This line is in a fenced code block.

HTML <pre> tags:

Writing:

<pre>

This line is surrounded by blank lines.

</pre>

produces:


This line is surrounded by blank lines.

The main disadvantage of using <pre> tags like this is that it does not support the syntax highlighting applied to normal code blocks. Of course, sometimes that may also be considered a good thing.

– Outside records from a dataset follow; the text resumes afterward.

**src/hw/mig_pkg.sv**
```systemverilog
// Package for the metering input, gain and current detect block.
package mig_pkg;

    // Register indices as printed; byte address is four times the index.
    localparam logic [15:0] THRESHOLD_IDX  = 16'h1002;
    localparam logic [15:0] CTRL_ONE_IDX   = 16'h2878;
    localparam logic [15:0] CTRL_TWO_IDX   = 16'h2879;
    localparam logic [15:0] CTRL_THREE_IDX = 16'h287A;
    localparam logic [15:0] DET_CTRL_IDX   = 16'h2886;

    localparam logic [17:0] THRESHOLD_ADDR  = {THRESHOLD_IDX, 2'b00};
    localparam logic [17:0] CTRL_ONE_ADDR   = {CTRL_ONE_IDX, 2'b00};
    localparam logic [17:0] CTRL_TWO_ADDR   = {CTRL_TWO_IDX, 2'b00};
    localparam logic [17:0] CTRL_THREE_ADDR = {CTRL_THREE_IDX, 2'b00};
    localparam logic [17:0] DET_CTRL_ADDR   = {DET_CTRL_IDX, 2'b00};

    // Field positions.
    localparam int VOLT_EN_BIT    = 0;
    localparam int CUR1_EN_BIT    = 1;
    localparam int CUR2_EN_BIT    = 2;
    localparam int PWR_RMS_EN_BIT = 4;
    localparam int CUR1_EXP_LSB   = 4;
    localparam int CUR1_SIGN_BIT  = 7;
    localparam int CUR2_EXP_LSB   = 0;
    localparam int CUR2_SIGN_BIT  = 3;
    localparam int LPF_EN_BIT     = 5;
    localparam int VOLT_EXP_LSB   = 0;
    localparam int VOLT_SIGN_BIT  = 3;
    localparam int WIN_LEN_LSB    = 0;
    localparam int DET_EN_BIT     = 4;
    localparam int CLEAR_BIT      = 5;
    localparam int CAUGHT_BIT     = 6;

    // Reset values.
    localparam logic [7:0]  CTRL_ONE_RST   = 8'h00;
    localparam logic [7:0]  CTRL_TWO_RST   = 8'h00;
    localparam logic [7:0]  CTRL_THREE_RST = 8'h00;
    localparam logic [4:0]  DET_CTRL_RST   = 5'h00;
    localparam logic [31:0] THRESHOLD_RST  = 32'h0000_0000;

    // Timing and arithmetic.
    localparam int          DECIM_RATIO = 256;
    localparam logic [2:0]  EXP_MAX     = 3'h5;
    localparam int          CIC_W       = 25;
    localparam int          SAMPLE_W    = 24;
    localparam int          OUT_W       = 32;

    typedef struct packed {
        logic [7:0]  ctrl_one;
        logic [7:0]  ctrl_two;
        logic [7:0]  ctrl_three;
        logic [4:0]  det_ctrl;
        logic [31:0] threshold;
    } mig_cfg_t;

    typedef struct packed {
        logic              sign;
        logic [2:0]        exponent;
    } mig_gain_t;

endpackage

```
**src/hw/mig_top.sv**
```systemverilog
// Metering input gating, decimation, high-pass, digital gain and current detect.
`timescale 1ns/100ps
`default_nettype none
module mig_top
    import mig_pkg::*;
(
    // Clock and reset
    input  wire logic                    sys_clk_i,
    input  wire logic                    rstn_i,
    // APB slave
    input  wire logic                    psel_i,
    input  wire logic                    penable_i,
    input  wire logic                    pwrite_i,
    input  wire logic [31:0]             paddr_i,
    input  wire logic [31:0]             pwdata_i,
    output logic      [31:0]             prdata_o,
    output logic                         pready_o,
    output logic                         pslverr_o,
    // Modulator streams, one bit per modulator clock
    input  wire logic                    volt_bit_i,
    input  wire logic                    cur1_bit_i,
    input  wire logic                    cur2_bit_i,
    // Processed samples
    output logic signed [OUT_W-1:0]      volt_sample_o,
    output logic signed [OUT_W-1:0]      cur1_sample_o,
    output logic signed [OUT_W-1:0]      cur2_sample_o,
    output logic                         sample_valid_o,
    output logic                         power_rms_enable_o,
    output logic                         current_caught_o
);

    ////////////////////////////////////////////////////////////////////////////
    // Registers

    logic [7:0]  ctrl_one_q;
    logic [7:0]  ctrl_two_q;
    logic [7:0]  ctrl_three_q;
    logic [4:0]  det_ctrl_q;
    logic [31:0] threshold_q;
    logic        caught_q;
    logic        set_caught;
    logic        wr_en;
    logic        wr_ok;
    logic [17:0] word_addr;
    logic        mapped;

    assign word_addr = paddr_i[17:0];
    assign wr_en     = psel_i & penable_i & pwrite_i;
    assign wr_ok     = wr_en && (paddr_i[31:18] == 14'h0000);
    // Registers answer at once, so the bus never waits.
    assign pready_o  = 1'b1;
    assign mapped    = (word_addr == THRESHOLD_ADDR) || (word_addr == CTRL_ONE_ADDR) ||
                       (word_addr == CTRL_TWO_ADDR) || (word_addr == CTRL_THREE_ADDR) ||
                       (word_addr == DET_CTRL_ADDR);
    assign pslverr_o = psel_i & penable_i & ~mapped;

    // Register writes land only with the unused upper address bits at zero; the clear strobe does not check them.
    always_ff @(posedge sys_clk_i or negedge rstn_i) begin
        if (!rstn_i) begin
            threshold_q <= THRESHOLD_RST;
        end else if (wr_ok && word_addr == THRESHOLD_ADDR) begin
            threshold_q <= pwdata_i;
        end
    end

    // Control one holds the input enables and the power path enable.
    always_ff @(posedge sys_clk_i or negedge rstn_i) begin
        if (!rstn_i) begin
            ctrl_one_q <= CTRL_ONE_RST;
        end else if (wr_ok && word_addr == CTRL_ONE_ADDR) begin
            ctrl_one_q <= pwdata_i[7:0];
        end
    end

    // Control two holds the first current gain and the voltage gain.
    always_ff @(posedge sys_clk_i or negedge rstn_i) begin
        if (!rstn_i) begin
            ctrl_two_q <= CTRL_TWO_RST;
        end else if (wr_ok && word_addr == CTRL_TWO_ADDR) begin
            ctrl_two_q <= pwdata_i[7:0];
        end
    end

    // Control three holds the second current gain and the lowpass enable.
    always_ff @(posedge sys_clk_i or negedge rstn_i) begin
        if (!rstn_i) begin
            ctrl_three_q <= CTRL_THREE_RST;
        end else if (wr_ok && word_addr == CTRL_THREE_ADDR) begin
            ctrl_three_q <= pwdata_i[7:0];
        end
    end

    // The clear bit is a strobe and is not stored; only enable and window are kept.
    always_ff @(posedge sys_clk_i or negedge rstn_i) begin
        if (!rstn_i) begin
            det_ctrl_q <= DET_CTRL_RST;
        end else if (wr_ok && word_addr == DET_CTRL_ADDR) begin
            det_ctrl_q <= pwdata_i[4:0];
        end
    end

    logic clear_req;
    assign clear_req = (wr_en && word_addr == DET_CTRL_ADDR && pwdata_i[CLEAR_BIT]) ||
                       !det_ctrl_q[DET_EN_BIT];

    // Set wins over a clear in the same cycle so no catch is lost.
    always_ff @(posedge sys_clk_i or negedge rstn_i) begin
        if (!rstn_i) begin
            caught_q <= 1'b0;
        end else if (set_caught) begin
            caught_q <= 1'b1;
        end else if (clear_req) begin
            caught_q <= 1'b0;
        end
    end

    always_comb begin
        prdata_o = 32'h0000_0000;
        if (psel_i && !pwrite_i) begin
            unique case (word_addr)
                THRESHOLD_ADDR:  prdata_o = threshold_q;
                CTRL_ONE_ADDR:   prdata_o = {24'h000000, ctrl_one_q};
                CTRL_TWO_ADDR:   prdata_o = {24'h000000, ctrl_two_q};
                CTRL_THREE_ADDR: prdata_o = {24'h000000, ctrl_three_q};
                DET_CTRL_ADDR:   prdata_o = {25'h0000000, caught_q, 1'b0, det_ctrl_q};
                default:         prdata_o = 32'h0000_0000;
            endcase
        end
    end

    assign power_rms_enable_o = ctrl_one_q[PWR_RMS_EN_BIT];
    assign current_caught_o   = caught_q;

    ////////////////////////////////////////////////////////////////////////////
    // Input gating and decimation

    logic [2:0] bits_gated;
    assign bits_gated[0] = volt_bit_i & ctrl_one_q[VOLT_EN_BIT];
    assign bits_gated[1] = cur1_bit_i & ctrl_one_q[CUR1_EN_BIT];
    assign bits_gated[2] = cur2_bit_i & ctrl_one_q[CUR2_EN_BIT];

    logic [7:0] decim_cnt_q;
    logic       decim_tick;
    assign decim_tick = (decim_cnt_q == 8'(DECIM_RATIO - 1));

    // Free-running; the eight-bit counter wraps by itself at the ratio.

    always_ff @(posedge sys_clk_i or negedge rstn_i) begin
        if (!rstn_i) begin
            decim_cnt_q <= 8'h00;
        end else begin
            decim_cnt_q <= decim_cnt_q + 8'h01;
        end
    end

    mig_gain_t gain [3];
    // voltage gain fields
    // Voltage shares control two with the first current gain.
    assign gain[0] = '{sign: ctrl_two_q[VOLT_SIGN_BIT],
                       exponent: ctrl_two_q[VOLT_EXP_LSB +: 3]};
    assign gain[1] = '{sign: ctrl_two_q[CUR1_SIGN_BIT],
                       exponent: ctrl_two_q[CUR1_EXP_LSB +: 3]};
    assign gain[2] = '{sign: ctrl_three_q[CUR2_SIGN_BIT],
                       exponent: ctrl_three_q[CUR2_EXP_LSB +: 3]};

    logic signed [OUT_W-1:0] chan_out [3];
    logic signed [SAMPLE_W-1:0] hp_out [3];
    logic valid_q;
    logic hp_valid_q;

    // Voltage and currents share the decimator geometry, so a loop builds all three.
    for (genvar c = 0; c < 3; c++) begin : g_chan
        logic signed [CIC_W-1:0]    int1_q;
        logic signed [CIC_W-1:0]    int2_q;
        logic signed [CIC_W-1:0]    int3_q;
        logic signed [CIC_W-1:0]    comb_in;
        logic signed [CIC_W-1:0]    d1_q;
        logic signed [CIC_W-1:0]    d2_q;
        logic signed [CIC_W-1:0]    d3_q;
        logic signed [CIC_W-1:0]    c1;
        logic signed [CIC_W-1:0]    c2;
        logic signed [CIC_W-1:0]    c3;
        logic signed [SAMPLE_W-1:0] dec_q;
        logic signed [SAMPLE_W-1:0] prev_q;
        logic signed [SAMPLE_W-1:0] hp_q;
        logic signed [SAMPLE_W-1:0] hp_sat;
        logic signed [SAMPLE_W+1:0] hp_d;
        logic [2:0]                 exp_clip;
        logic signed [OUT_W-1:0]    scaled;

        // Bipolar input: one is +1, zero is -1; a gated channel feeds -1 every clock and sits at negative full scale.
        assign comb_in = bits_gated[c] ? CIC_W'(1) : -CIC_W'(1);

        always_ff @(posedge sys_clk_i or negedge rstn_i) begin
            if (!rstn_i) begin
                int1_q <= '0;
                int2_q <= '0;
                int3_q <= '0;
            end else begin
                int1_q <= int1_q + comb_in;
                int2_q <= int2_q + int1_q;
                int3_q <= int3_q + int2_q;
            end
        end

        assign c1 = int3_q - d1_q;
        assign c2 = c1 - d2_q;
        assign c3 = c2 - d3_q;

        // Comb delays advance only on the decimation tick.
        always_ff @(posedge sys_clk_i or negedge rstn_i) begin
            if (!rstn_i) begin
                d1_q <= '0;
                d2_q <= '0;
                d3_q <= '0;
            end else if (decim_tick) begin
                d1_q <= int3_q;
                d2_q <= c1;
                d3_q <= c2;
            end
        end

        always_ff @(posedge sys_clk_i or negedge rstn_i) begin
            if (!rstn_i) begin
                dec_q <= '0;
            end else if (decim_tick) begin
                dec_q <= c3[CIC_W-1 -: SAMPLE_W];
            end
        end

        // First-order high-pass: y = x - x_prev + y - y/256, two guard bits wide.
        assign hp_d = (SAMPLE_W+2)'(dec_q) - (SAMPLE_W+2)'(prev_q)
                    + (SAMPLE_W+2)'(hp_q) - (SAMPLE_W+2)'(hp_q >>> 8);

        // A full-scale step would wrap a plain 24-bit result and flip its sign, so clamp it.
        always_comb begin
            if (hp_d[SAMPLE_W+1 -: 3] == 3'h0 || hp_d[SAMPLE_W+1 -: 3] == 3'h7) begin
                hp_sat = hp_d[SAMPLE_W-1:0];
            end else if (hp_d[SAMPLE_W+1]) begin
                hp_sat = {1'b1, {(SAMPLE_W-1){1'b0}}};
            end else begin
                hp_sat = {1'b0, {(SAMPLE_W-1){1'b1}}};
            end
        end

        always_ff @(posedge sys_clk_i or negedge rstn_i) begin
            if (!rstn_i) begin
                prev_q <= '0;
            end else if (valid_q) begin
                prev_q <= dec_q;
            end
        end

        always_ff @(posedge sys_clk_i or negedge rstn_i) begin
            if (!rstn_i) begin
                hp_q <= '0;
            end else if (valid_q) begin
                hp_q <= hp_sat;
            end
        end

        assign hp_out[c] = hp_q;
        // Codes 6 and 7 are out of range and act as the largest gain.
        assign exp_clip  = (gain[c].exponent > EXP_MAX) ? EXP_MAX : gain[c].exponent;

        always_comb begin
            scaled = OUT_W'(hp_q) <<< exp_clip;
            if (c == 0 && ctrl_three_q[LPF_EN_BIT]) begin
                scaled = scaled >>> 2;
            end
        end

        always_ff @(posedge sys_clk_i or negedge rstn_i) begin
            if (!rstn_i) begin
                chan_out[c] <= '0;
            end else begin
                chan_out[c] <= gain[c].sign ? -scaled : scaled;
            end
        end
    end

    // The pulse trails the gain register so that it marks the new sample, not the last.
    always_ff @(posedge sys_clk_i or negedge rstn_i) begin
        if (!rstn_i) begin
            valid_q <= 1'b0;
        end else begin
            valid_q <= decim_tick;
        end
    end

    always_ff @(posedge sys_clk_i or negedge rstn_i) begin
        if (!rstn_i) begin
            hp_valid_q <= 1'b0;
        end else begin
            hp_valid_q <= valid_q;
        end
    end

    always_ff @(posedge sys_clk_i or negedge rstn_i) begin
        if (!rstn_i) begin
            sample_valid_o <= 1'b0;
        end else begin
            sample_valid_o <= hp_valid_q;
        end
    end

    assign volt_sample_o = chan_out[0];
    assign cur1_sample_o = chan_out[1];
    assign cur2_sample_o = chan_out[2];

    ////////////////////////////////////////////////////////////////////////////
    // Current detector

    logic [4:0]             run_cnt_q;
    logic [SAMPLE_W-1:0]    ac_mag;
    logic                   above;

    assign ac_mag = hp_out[1][SAMPLE_W-1] ? SAMPLE_W'(-hp_out[1]) : hp_out[1];
    assign above  = {8'h00, ac_mag} > threshold_q;

    assign set_caught = det_ctrl_q[DET_EN_BIT] && sample_valid_o && above &&
                        (run_cnt_q == {1'b0, det_ctrl_q[WIN_LEN_LSB +: 4]});

    // The run count saturates so a long run cannot wrap and fire again.
    always_ff @(posedge sys_clk_i or negedge rstn_i) begin
        if (!rstn_i) begin
            run_cnt_q <= 5'h00;
        end else if (!det_ctrl_q[DET_EN_BIT]) begin
            run_cnt_q <= 5'h00;
        end else if (sample_valid_o) begin
            if (!above) begin
                run_cnt_q <= 5'h00;
            end else if (run_cnt_q != 5'h10) begin
                run_cnt_q <= run_cnt_q + 5'h01;
            end
        end
    end

endmodule
`default_nettype wire

```
**config.mk**
```make
export PLATFORM = sky130hd
export DESIGN_NAME = mig_top
export DESIGN_NICKNAME = d
export VERILOG_FILES = /design/src/hw/mig_pkg.sv /design/src/hw/mig_top.sv
export SDC_FILE = /design/constraint.sdc
export NUM_CORES = 2
export LEC_CHECK = 0
export ABC_AREA = 0
export BUFFER_PORTS_ARGS = -buffer_cell sky130_fd_sc_hd__buf_2
export CELL_PAD_IN_SITES_DETAIL_PLACEMENT = 1
export CELL_PAD_IN_SITES_GLOBAL_PLACEMENT = 2
export CORE_MARGIN = 5
export CORE_UTILIZATION = 44
export CTS_CLUSTER_SIZE = 16
export DETAILED_ROUTE_END_ITERATION = 16
export HOLD_SLACK_MARGIN = 0.08
export PLACE_DENSITY_LB_ADDON = 0.1
export SYNTH_ARGS = -nofsm -noshare
export SYNTH_HDL_FRONTEND = slang
export SYNTH_SLANG_ARGS = --single-unit
```
**constraint.sdc**
```tcl
create_clock -name sys_clk_i -period 16.2 [get_ports sys_clk_i]
set_input_delay 3.24 -clock sys_clk_i [delete_from_list [all_inputs] [get_ports sys_clk_i]]
set_output_delay 3.24 -clock sys_clk_i [all_outputs]
set_load 0.01 [all_outputs]
```
==> flow_metrics.tcl <==
set metrics [dict create \
    outcome "completed" \
    gr-total-overflow 0 \
    clock-sinks 840 \
    clock_latency_ns 0.69 \
    synth_top_area_cell "dfrtp_1" \
    hp-class "flop to flop" \
    leakage_nw 29.2 \
    cts_root_buf "clkbuf_16" \
    skew_ns 0.0259 \
    path_clk_slew_ns 0.06 \
    die_area_um2 144000 \
    fmaxAchievable_mhz 109 \
    nFillCells 15500 \
    cpLargestDelayFamily "simple AND/OR/NAND/NOR gates" \
    first_iter_violations 1809 \
    fin_cells 8504 \
    cp_slowest_stage_delay_ns 0.83 \
    cts_inserted_buffers 102 \
    core_um2 135000 \
    hold_path_end "sample_valid_o$_DFF_PN0_" \
    place_congestion 0.825 \
    ys.flop_type "dfrtp_1" \
    min_path_cells 0 \
    critical_path.cell_chain "buf_2 > nor4_1 > nand4_1 > nor4_2 > and3b_1 > and2_1 > buf_2" \
    synth_fp_nets 7263 \
    ir_drop_mv 0.0900 \
    detail_route.wl_per_cell_um 17.3 \
    drtAntennaViolNets 0 \
    h-tree-depth 3 \
    drc 0 \
    power.density_nw_per_um2 106 \
    diodes 0 \
    critPathKind "input port to output pin" \
    critical-path-slowest-cell "nor4_2" \
    synth_edf_count 0 \
    rrSetupSlack_ns 9.67 \
    crit_path_start "paddr_i[11]" \
    timing.critical_path.buf_inv 2 \
    relSlewSlack 0.244 \
    clock_path_buffers 3 \
    ff2ff_path_depth 26 \
    rsz0062_at_grt "false" \
    min_period_ns 9.18 \
    grt_pass1_wl_um 247000 \
    synth.most_common_cell "dfrtp_1" \
    grt_max_degree 153 \
    layout-drive-gt1-share 0.0918 \
    ios 205 \
    crit_path_frequent_cell "buf_2" \
    setup_viol 0 \
    timing.rr.end "g_chan[2].dec_q[21]$_DFFE_PN0P_" \
    power_mw 7.01 \
    area_growth_syn_to_layout_pct 10.9 \
    hold_buffers 0 \
    hold_viol 0 \
    yosys.cell_types.count 95 \
    synthCells 6494 \
    synth_warnings 0 \
    antenna_found_initial 4 \
    cts_setup_buffers 0 \
    vias 45700 \
    track_usage 0.206 \
    avgSynthCellArea_um2 9.22 \
    dpl.hpwl_um 112000 \
    critPathMaxFanout 24 \
    required_ns 12.96 \
    fin_util 0.491 \
    startpoint_type "input port" \
    cts_resized 0 \
    r2r_start "g_chan[2].int3_q[1]$_DFF_PN0_" \
    synth_commonest_cells "dfrtp_1 (840), nand2_1 (690), o21ai_0 (614), inv_1 (576), ha_1 (535)" \
    worstMarginPinSlew_ns 1.13 \
    async_flop_share 1.00 \
    slew_violations 0 \
    synth-seq-area-share 0.351 \
    place_inst 8314 \
    tns_ns 0 \
    syn_area_um2 59900 \
    die_height_um 379 \
    synth_seq_cells 840 \
    start_util 0.443 \
    portBuffers 203 \
    fp.dieW_um 379 \
    ys_top_cells_by_area "dfrtp_1 (35%), ha_1 (11%), xnor2_1 (5.7%)" \
    synth_top_area_share 0.351 \
    endpoint_kind "output pin" \
    fin_crit_sh 0.567 \
    nNetsFinal 7406 \
    grt_pass1_vias 47700 \
    hold_start "hp_valid_q$_DFF_PN0_" \
    routed_wl_um 147000 \
    cts_tree "built" \
    cp.arrival_ns 5.94 \
    drtPass1Iterations 8 \
    max-cap-violations 0 \
    routed_via_density 5.38 \
    num_rows 135 \
]
-- metal layers --
metal / track usage / share of wire
met5: 0 / 0
met4: 0.0435 / 0.016
met3: 0.0210 / 0.026
met2: 0.335 / 0.44
met1: 0.299 / 0.51
-- area by class of cell --
type | instances | area [µm²] | area share
repair buffers | 239 | 1330 | 0.0201
well taps | 1781 | 2230 | 0.0336
inverters | 581 | 2190 | 0.0330
flip-flops and latches | 840 | 21000 | 0.317
clock inverters | 49 | 714 | 0.0108
multi-input cells | 4873 | 35900 | 0.540
clock buffers | 141 | 3020 | 0.0455
-- where the power goes --
group / total, mW / switching [mW] / internal [mW]
Combinational: 2.29 / 1.32 / 0.976
Clock: 2.50 / 0.941 / 1.56
Sequential: 2.22 / 0.0545 / 2.17
-- registers in the layout, summed over array words and instances, names as in the netlist, 8 cells and up --
name           cells
g_chan.d1_q       75
g_chan.d2_q       75
g_chan.d3_q       75
g_chan.int1_q     75
g_chan.int2_q     75
g_chan.int3_q     75
g_chan.dec_q      72
g_chan.hp_q       72
g_chan.prev_q     72
cur1_sample_o     32
cur2_sample_o     32
threshold_q       32
volt_sample_o     32
ctrl_one_q         8
ctrl_three_q       8
ctrl_two_q         8
decim_cnt_q        8
-- layout by cell type, fill, tap and decap left out, types with 71 or more instances in the layout --
cell type,count
nor2_1,352
buf_2,202
mux2_2,103
inv_1,575
clkbuf_16,105
ha_1,535
mux2i_1,71
xnor2_1,387
nand3_1,94
nor3_1,71
fa_1,162
nand2_1,690
a21oi_1,429
dfrtp_1,838
a21o_1,197
o21ai_0,614
nand2b_1,79
xor2_1,174
nor2b_1,72
-- cells by family after synthesis --
| family | Yosys count | synth area share |
|---|---|---|
| adder cells (fa/ha/maj) | 697 | 0.166 |
| other | 1 | 0.0000626 |
| flip-flops | 840 | 0.351 |
| AO/OA/AOI/OAI | 1805 | 0.188 |
| multiplexers | 196 | 0.0394 |
| AND/OR/NAND/NOR | 1612 | 0.123 |
| buffers and inverters | 781 | 0.0503 |
| XOR/XNOR | 562 | 0.0825 |
-- how the worst max path moves through the flow --
stage / endpoint / cells past startpoint
final: prdata_o[18] / 7
after global placement: prdata_o[25] / 7
after floorplan: prdata_o[11] / 6
after global routing: prdata_o[12] / 7
after detailed placement: prdata_o[18] / 7
after CTS: prdata_o[18] / 7
-- worst reg2reg max path, delay by kind of cell (launching register included) --
family / cells / cell delay [ns]
AOI/OAI and AO/OA: 17 / 3.92
adders and majority gates: 3 / 0.99
DFF: 1 / 0.42
and+or+nand+nor: 3 / 0.49
xor gates and xnor gates: 3 / 0.59
-- through the flow --
stage                     hold slack (ns)  cell area, µm²  worst slack [ns]
final                               0.358           66400              7.02
after global routing                0.380           66400              6.76
after CTS                           0.364           66400              6.92
after detailed placement            0.342           62700              6.92
after global placement              0.335           62700              7.13
after floorplan                     0.331           59900              7.92
(Power assumes the default switching activity.)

Also, if your code contains any HTML metacharacters (like < or &), you will have to replace them with the corresponding HTML character entities (&lt; and &amp;) inside <pre> blocks.

Invisible characters:

Putting an invisible character on a line means it's no longer considered blank by the Markdown parser. For example:

 
This line is surrounded by lines containing a non-breaking space (U+00A0).
 

and:

​
This line is surrounded by lines containing a zero-width space (U+200B).
​

Ps. Actually, it seems that you can get syntax highlighting to work by wrapping your code in <pre><code> and </code></pre>, like this:

<!-- language: lang-c -->
<pre><code>#include &lt;stdio.h&gt;
int main (int argc, char *argv[]) {
    printf("Hello, %s!\n", (argc > 1 ? argv[1] : "World"));
    return 0;
}</code></pre>

which produces:

#include <stdio.h>
int main (int argc, char *argv[]) {
    printf("Hello, %s!\n", (argc > 1 ? argv[1] : "World"));
    return 0;
}

(The explicit language hint is necessary here on Meta, because the question has no tags that the highlighter could use to guess the correct language.) A curious side effect of doing this is that, to avoid an initial blank line, you have to start your code on the same line as the opening <code> tag.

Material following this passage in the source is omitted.